▸ **WHAT THIS TASK INVOLVES**: Below is some data. Retype exactly the lines starting at the one with "### src/dri_pkg.sv" and ending at the one with "localparam int CFG_DATA_W = 32;".

[Items from a data source]
────────────────

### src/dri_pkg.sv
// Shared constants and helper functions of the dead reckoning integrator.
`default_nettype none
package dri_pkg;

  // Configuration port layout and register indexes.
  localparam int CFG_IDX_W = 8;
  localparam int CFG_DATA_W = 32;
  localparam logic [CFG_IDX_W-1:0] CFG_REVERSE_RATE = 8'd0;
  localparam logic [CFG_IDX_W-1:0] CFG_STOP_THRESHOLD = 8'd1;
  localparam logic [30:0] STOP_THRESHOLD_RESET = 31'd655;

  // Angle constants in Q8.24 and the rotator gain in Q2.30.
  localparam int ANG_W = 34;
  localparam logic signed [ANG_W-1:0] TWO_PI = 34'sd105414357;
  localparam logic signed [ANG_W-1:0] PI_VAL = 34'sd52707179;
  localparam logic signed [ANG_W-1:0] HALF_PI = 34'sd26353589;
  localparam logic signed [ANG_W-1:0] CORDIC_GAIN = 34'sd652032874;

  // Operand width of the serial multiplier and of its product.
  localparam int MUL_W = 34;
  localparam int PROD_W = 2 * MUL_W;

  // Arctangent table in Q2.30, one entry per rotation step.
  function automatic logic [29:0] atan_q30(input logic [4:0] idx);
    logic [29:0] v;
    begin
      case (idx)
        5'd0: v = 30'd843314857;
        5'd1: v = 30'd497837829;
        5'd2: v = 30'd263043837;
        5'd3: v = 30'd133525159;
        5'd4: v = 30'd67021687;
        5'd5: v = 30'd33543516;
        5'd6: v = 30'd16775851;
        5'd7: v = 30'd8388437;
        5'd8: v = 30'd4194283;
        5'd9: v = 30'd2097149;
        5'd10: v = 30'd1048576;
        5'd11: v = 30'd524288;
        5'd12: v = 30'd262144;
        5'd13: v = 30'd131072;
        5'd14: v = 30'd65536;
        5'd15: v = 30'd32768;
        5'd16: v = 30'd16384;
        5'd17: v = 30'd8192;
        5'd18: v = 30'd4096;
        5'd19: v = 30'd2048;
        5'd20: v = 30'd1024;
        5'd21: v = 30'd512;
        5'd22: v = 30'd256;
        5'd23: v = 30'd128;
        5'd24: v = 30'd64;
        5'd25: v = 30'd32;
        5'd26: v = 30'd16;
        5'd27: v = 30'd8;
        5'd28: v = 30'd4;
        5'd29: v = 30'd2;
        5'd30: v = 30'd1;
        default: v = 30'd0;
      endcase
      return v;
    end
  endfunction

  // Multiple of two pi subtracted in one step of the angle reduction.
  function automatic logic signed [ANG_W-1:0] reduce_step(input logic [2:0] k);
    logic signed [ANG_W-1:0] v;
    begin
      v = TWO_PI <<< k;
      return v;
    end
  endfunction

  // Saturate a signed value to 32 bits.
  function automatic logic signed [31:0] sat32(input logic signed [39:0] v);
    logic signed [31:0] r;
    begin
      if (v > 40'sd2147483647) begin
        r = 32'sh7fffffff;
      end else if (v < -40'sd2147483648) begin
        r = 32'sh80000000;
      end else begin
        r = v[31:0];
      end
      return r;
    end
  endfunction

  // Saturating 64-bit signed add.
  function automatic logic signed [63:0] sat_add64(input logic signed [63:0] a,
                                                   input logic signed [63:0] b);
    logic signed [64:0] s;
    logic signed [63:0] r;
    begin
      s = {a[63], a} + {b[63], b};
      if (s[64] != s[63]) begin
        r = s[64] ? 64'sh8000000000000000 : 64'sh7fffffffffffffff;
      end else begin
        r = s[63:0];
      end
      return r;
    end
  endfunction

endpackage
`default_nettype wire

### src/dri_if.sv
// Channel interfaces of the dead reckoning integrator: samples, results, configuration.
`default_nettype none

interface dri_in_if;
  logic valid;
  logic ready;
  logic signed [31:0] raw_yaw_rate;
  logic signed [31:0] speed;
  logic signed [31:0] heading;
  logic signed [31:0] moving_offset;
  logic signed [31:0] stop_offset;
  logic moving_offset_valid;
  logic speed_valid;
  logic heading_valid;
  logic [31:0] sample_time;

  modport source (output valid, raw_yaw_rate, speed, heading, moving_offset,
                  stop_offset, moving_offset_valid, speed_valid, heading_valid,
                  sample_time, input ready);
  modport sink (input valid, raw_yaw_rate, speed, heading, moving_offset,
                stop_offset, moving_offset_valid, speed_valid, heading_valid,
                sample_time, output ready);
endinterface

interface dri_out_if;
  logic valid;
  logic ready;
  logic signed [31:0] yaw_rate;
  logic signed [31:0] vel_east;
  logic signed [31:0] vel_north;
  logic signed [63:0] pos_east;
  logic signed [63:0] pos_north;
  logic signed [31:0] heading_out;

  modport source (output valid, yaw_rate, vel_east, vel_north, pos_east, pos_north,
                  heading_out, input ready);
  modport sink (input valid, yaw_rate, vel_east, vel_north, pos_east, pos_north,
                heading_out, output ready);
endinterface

────────────────

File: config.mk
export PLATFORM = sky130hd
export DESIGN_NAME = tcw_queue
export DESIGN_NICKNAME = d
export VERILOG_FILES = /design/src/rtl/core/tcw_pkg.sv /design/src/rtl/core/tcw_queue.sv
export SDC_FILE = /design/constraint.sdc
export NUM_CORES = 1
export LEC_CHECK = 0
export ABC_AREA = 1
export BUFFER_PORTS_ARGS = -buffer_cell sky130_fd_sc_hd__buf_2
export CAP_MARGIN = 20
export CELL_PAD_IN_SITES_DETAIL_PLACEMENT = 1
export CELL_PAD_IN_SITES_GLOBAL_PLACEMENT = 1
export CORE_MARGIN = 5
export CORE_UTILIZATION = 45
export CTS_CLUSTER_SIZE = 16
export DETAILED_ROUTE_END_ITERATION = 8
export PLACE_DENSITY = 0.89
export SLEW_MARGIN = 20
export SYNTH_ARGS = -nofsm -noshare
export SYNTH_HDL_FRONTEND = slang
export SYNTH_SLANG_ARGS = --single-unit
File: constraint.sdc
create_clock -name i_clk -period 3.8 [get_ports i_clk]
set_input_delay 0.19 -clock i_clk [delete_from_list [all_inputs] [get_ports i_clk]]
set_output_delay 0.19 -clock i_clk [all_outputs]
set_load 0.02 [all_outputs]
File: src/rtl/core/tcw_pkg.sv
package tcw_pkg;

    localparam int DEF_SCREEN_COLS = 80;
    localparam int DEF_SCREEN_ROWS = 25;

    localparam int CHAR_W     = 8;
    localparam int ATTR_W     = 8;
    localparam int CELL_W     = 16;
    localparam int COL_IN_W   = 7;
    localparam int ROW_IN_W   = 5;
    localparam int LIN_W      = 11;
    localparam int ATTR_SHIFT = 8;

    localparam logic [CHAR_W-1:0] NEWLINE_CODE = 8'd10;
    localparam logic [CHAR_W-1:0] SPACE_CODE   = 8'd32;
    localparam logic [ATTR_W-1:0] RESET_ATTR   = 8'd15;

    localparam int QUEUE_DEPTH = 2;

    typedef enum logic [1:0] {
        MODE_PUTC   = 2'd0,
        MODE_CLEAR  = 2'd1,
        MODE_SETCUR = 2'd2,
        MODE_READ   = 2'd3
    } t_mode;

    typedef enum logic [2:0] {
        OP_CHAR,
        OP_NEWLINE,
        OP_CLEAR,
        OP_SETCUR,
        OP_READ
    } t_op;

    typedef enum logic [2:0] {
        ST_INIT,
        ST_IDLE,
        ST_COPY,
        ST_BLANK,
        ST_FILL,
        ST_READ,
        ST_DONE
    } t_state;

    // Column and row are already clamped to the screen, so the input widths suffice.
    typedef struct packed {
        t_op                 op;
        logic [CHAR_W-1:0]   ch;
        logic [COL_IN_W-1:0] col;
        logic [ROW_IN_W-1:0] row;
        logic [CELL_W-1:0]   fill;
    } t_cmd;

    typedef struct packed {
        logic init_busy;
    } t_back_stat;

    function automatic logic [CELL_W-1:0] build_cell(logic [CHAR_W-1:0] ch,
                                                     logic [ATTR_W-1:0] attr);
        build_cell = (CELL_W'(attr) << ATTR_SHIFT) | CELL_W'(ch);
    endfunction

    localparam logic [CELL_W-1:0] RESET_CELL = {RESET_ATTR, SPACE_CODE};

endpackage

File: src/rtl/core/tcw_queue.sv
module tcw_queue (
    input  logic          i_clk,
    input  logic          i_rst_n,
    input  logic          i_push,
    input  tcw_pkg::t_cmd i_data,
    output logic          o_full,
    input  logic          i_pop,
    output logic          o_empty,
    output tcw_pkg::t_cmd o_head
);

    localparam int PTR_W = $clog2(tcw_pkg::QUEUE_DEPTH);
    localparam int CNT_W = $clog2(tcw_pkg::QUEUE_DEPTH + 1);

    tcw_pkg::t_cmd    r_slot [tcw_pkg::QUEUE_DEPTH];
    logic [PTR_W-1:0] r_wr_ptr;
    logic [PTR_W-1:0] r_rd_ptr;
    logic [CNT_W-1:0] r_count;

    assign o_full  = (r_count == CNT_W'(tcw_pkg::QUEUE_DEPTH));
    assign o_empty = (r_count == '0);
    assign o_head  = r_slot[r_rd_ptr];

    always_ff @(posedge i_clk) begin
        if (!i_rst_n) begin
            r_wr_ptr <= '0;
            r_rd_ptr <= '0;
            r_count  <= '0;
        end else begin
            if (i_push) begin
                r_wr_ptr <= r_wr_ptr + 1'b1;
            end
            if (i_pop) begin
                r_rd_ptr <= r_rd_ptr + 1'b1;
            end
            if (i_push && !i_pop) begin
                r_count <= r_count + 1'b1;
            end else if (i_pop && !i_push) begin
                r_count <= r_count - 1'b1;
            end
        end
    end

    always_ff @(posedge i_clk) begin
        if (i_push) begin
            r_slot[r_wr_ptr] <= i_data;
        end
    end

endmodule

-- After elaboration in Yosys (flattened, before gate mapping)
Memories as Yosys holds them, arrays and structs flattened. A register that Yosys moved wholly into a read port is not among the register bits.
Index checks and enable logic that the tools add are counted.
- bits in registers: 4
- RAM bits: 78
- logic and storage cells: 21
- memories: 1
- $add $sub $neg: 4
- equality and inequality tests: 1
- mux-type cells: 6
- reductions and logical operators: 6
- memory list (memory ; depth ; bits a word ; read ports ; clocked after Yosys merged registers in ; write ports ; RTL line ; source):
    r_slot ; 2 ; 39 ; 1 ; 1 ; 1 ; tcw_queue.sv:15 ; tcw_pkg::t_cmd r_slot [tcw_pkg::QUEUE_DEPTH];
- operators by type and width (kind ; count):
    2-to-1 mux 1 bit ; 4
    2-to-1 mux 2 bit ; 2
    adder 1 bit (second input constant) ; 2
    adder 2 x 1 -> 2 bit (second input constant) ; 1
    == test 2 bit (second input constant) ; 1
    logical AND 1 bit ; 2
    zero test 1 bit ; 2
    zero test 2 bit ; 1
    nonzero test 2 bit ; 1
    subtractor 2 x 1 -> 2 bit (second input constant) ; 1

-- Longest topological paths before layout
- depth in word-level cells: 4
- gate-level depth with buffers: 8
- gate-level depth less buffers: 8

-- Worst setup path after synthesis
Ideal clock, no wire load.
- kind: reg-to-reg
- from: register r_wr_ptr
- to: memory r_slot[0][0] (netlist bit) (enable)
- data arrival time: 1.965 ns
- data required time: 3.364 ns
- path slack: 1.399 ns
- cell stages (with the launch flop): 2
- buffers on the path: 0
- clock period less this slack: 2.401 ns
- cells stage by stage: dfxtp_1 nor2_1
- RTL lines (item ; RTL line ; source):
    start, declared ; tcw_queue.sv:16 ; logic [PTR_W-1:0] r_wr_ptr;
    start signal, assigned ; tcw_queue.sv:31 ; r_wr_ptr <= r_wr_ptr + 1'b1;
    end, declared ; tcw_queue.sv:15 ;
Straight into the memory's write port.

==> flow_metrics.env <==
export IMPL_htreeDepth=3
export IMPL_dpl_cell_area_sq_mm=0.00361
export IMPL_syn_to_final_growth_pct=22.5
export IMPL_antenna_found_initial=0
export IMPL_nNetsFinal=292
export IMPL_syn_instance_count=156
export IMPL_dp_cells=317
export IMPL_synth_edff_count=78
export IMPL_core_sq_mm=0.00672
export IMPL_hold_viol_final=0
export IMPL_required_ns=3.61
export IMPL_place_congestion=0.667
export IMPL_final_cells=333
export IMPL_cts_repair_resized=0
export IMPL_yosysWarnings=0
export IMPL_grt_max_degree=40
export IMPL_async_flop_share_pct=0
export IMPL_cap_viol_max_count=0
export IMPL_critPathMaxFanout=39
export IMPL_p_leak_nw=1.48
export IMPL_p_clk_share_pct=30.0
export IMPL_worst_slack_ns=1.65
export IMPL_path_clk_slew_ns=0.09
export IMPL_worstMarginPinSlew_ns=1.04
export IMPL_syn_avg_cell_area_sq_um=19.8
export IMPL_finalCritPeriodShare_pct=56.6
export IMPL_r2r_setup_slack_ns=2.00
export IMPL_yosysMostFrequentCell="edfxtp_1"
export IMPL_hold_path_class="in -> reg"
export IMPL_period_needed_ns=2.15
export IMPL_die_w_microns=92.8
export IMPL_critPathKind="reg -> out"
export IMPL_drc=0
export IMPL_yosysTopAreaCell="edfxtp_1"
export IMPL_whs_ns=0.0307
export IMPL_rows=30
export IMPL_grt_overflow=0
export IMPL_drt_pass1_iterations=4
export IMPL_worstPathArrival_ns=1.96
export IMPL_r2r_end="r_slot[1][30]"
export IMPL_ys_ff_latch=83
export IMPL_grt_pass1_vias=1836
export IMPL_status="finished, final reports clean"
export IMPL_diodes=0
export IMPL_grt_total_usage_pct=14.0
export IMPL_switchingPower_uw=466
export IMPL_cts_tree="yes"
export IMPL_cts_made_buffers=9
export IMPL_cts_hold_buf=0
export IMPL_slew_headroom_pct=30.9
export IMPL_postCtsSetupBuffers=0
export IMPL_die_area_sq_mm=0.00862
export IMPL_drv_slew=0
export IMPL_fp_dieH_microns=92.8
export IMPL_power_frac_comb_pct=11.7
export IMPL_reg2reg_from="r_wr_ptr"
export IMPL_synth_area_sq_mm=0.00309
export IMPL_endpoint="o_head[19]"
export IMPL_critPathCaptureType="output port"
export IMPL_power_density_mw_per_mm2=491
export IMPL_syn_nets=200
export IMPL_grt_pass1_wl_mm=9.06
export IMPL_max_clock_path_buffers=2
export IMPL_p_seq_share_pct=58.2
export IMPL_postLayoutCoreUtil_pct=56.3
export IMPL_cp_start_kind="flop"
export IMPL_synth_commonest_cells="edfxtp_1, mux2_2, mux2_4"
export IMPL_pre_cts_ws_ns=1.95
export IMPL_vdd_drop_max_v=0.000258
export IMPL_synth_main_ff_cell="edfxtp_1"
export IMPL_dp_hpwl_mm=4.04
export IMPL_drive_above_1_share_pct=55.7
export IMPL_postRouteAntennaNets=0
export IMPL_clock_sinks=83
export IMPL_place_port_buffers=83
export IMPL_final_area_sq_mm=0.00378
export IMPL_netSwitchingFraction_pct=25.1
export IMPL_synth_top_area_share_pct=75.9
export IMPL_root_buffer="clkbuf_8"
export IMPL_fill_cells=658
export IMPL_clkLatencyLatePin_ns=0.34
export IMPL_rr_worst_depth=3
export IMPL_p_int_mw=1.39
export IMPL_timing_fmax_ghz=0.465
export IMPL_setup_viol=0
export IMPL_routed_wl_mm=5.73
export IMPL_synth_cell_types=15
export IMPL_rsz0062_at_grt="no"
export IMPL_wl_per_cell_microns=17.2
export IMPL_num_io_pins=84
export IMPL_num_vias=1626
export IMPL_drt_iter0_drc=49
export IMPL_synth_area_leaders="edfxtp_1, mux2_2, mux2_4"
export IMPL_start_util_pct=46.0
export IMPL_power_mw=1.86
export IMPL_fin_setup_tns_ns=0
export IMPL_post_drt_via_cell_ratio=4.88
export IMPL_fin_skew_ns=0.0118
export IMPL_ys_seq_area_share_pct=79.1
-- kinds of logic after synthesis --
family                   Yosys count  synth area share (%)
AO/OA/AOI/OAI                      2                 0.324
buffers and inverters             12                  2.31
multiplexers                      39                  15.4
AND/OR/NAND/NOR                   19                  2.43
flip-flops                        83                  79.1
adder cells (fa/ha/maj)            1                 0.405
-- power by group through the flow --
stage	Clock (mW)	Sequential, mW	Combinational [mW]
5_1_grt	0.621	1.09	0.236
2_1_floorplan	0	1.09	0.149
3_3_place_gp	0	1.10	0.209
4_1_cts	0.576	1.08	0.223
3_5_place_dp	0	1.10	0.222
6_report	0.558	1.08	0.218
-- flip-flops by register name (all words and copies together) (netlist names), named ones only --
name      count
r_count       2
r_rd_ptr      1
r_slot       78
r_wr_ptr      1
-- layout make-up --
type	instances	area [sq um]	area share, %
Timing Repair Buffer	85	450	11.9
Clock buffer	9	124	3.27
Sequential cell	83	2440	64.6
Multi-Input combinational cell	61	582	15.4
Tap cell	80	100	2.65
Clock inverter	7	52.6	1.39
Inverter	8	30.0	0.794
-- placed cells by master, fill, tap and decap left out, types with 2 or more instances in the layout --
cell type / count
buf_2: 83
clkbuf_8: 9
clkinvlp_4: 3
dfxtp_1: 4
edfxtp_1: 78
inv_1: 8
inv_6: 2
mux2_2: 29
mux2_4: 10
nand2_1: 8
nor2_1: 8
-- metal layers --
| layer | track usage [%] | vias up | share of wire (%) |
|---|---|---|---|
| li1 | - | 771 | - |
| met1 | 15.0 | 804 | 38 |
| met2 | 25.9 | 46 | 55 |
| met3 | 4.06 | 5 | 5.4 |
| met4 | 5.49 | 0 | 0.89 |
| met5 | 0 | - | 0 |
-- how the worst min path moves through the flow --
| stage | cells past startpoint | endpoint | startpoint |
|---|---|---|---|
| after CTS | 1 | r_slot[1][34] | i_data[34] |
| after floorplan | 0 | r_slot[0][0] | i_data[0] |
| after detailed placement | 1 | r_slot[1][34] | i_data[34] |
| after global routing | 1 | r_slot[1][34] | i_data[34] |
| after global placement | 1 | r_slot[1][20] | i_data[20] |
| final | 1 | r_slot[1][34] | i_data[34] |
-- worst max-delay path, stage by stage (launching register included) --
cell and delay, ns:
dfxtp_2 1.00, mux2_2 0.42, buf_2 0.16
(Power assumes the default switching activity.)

────────────────

▸ **TASK OUTPUT**:
### src/dri_pkg.sv
// Shared constants and helper functions of the dead reckoning integrator.
`default_nettype none
package dri_pkg;

  // Configuration port layout and register indexes.
  localparam int CFG_IDX_W = 8;
  localparam int CFG_DATA_W = 32;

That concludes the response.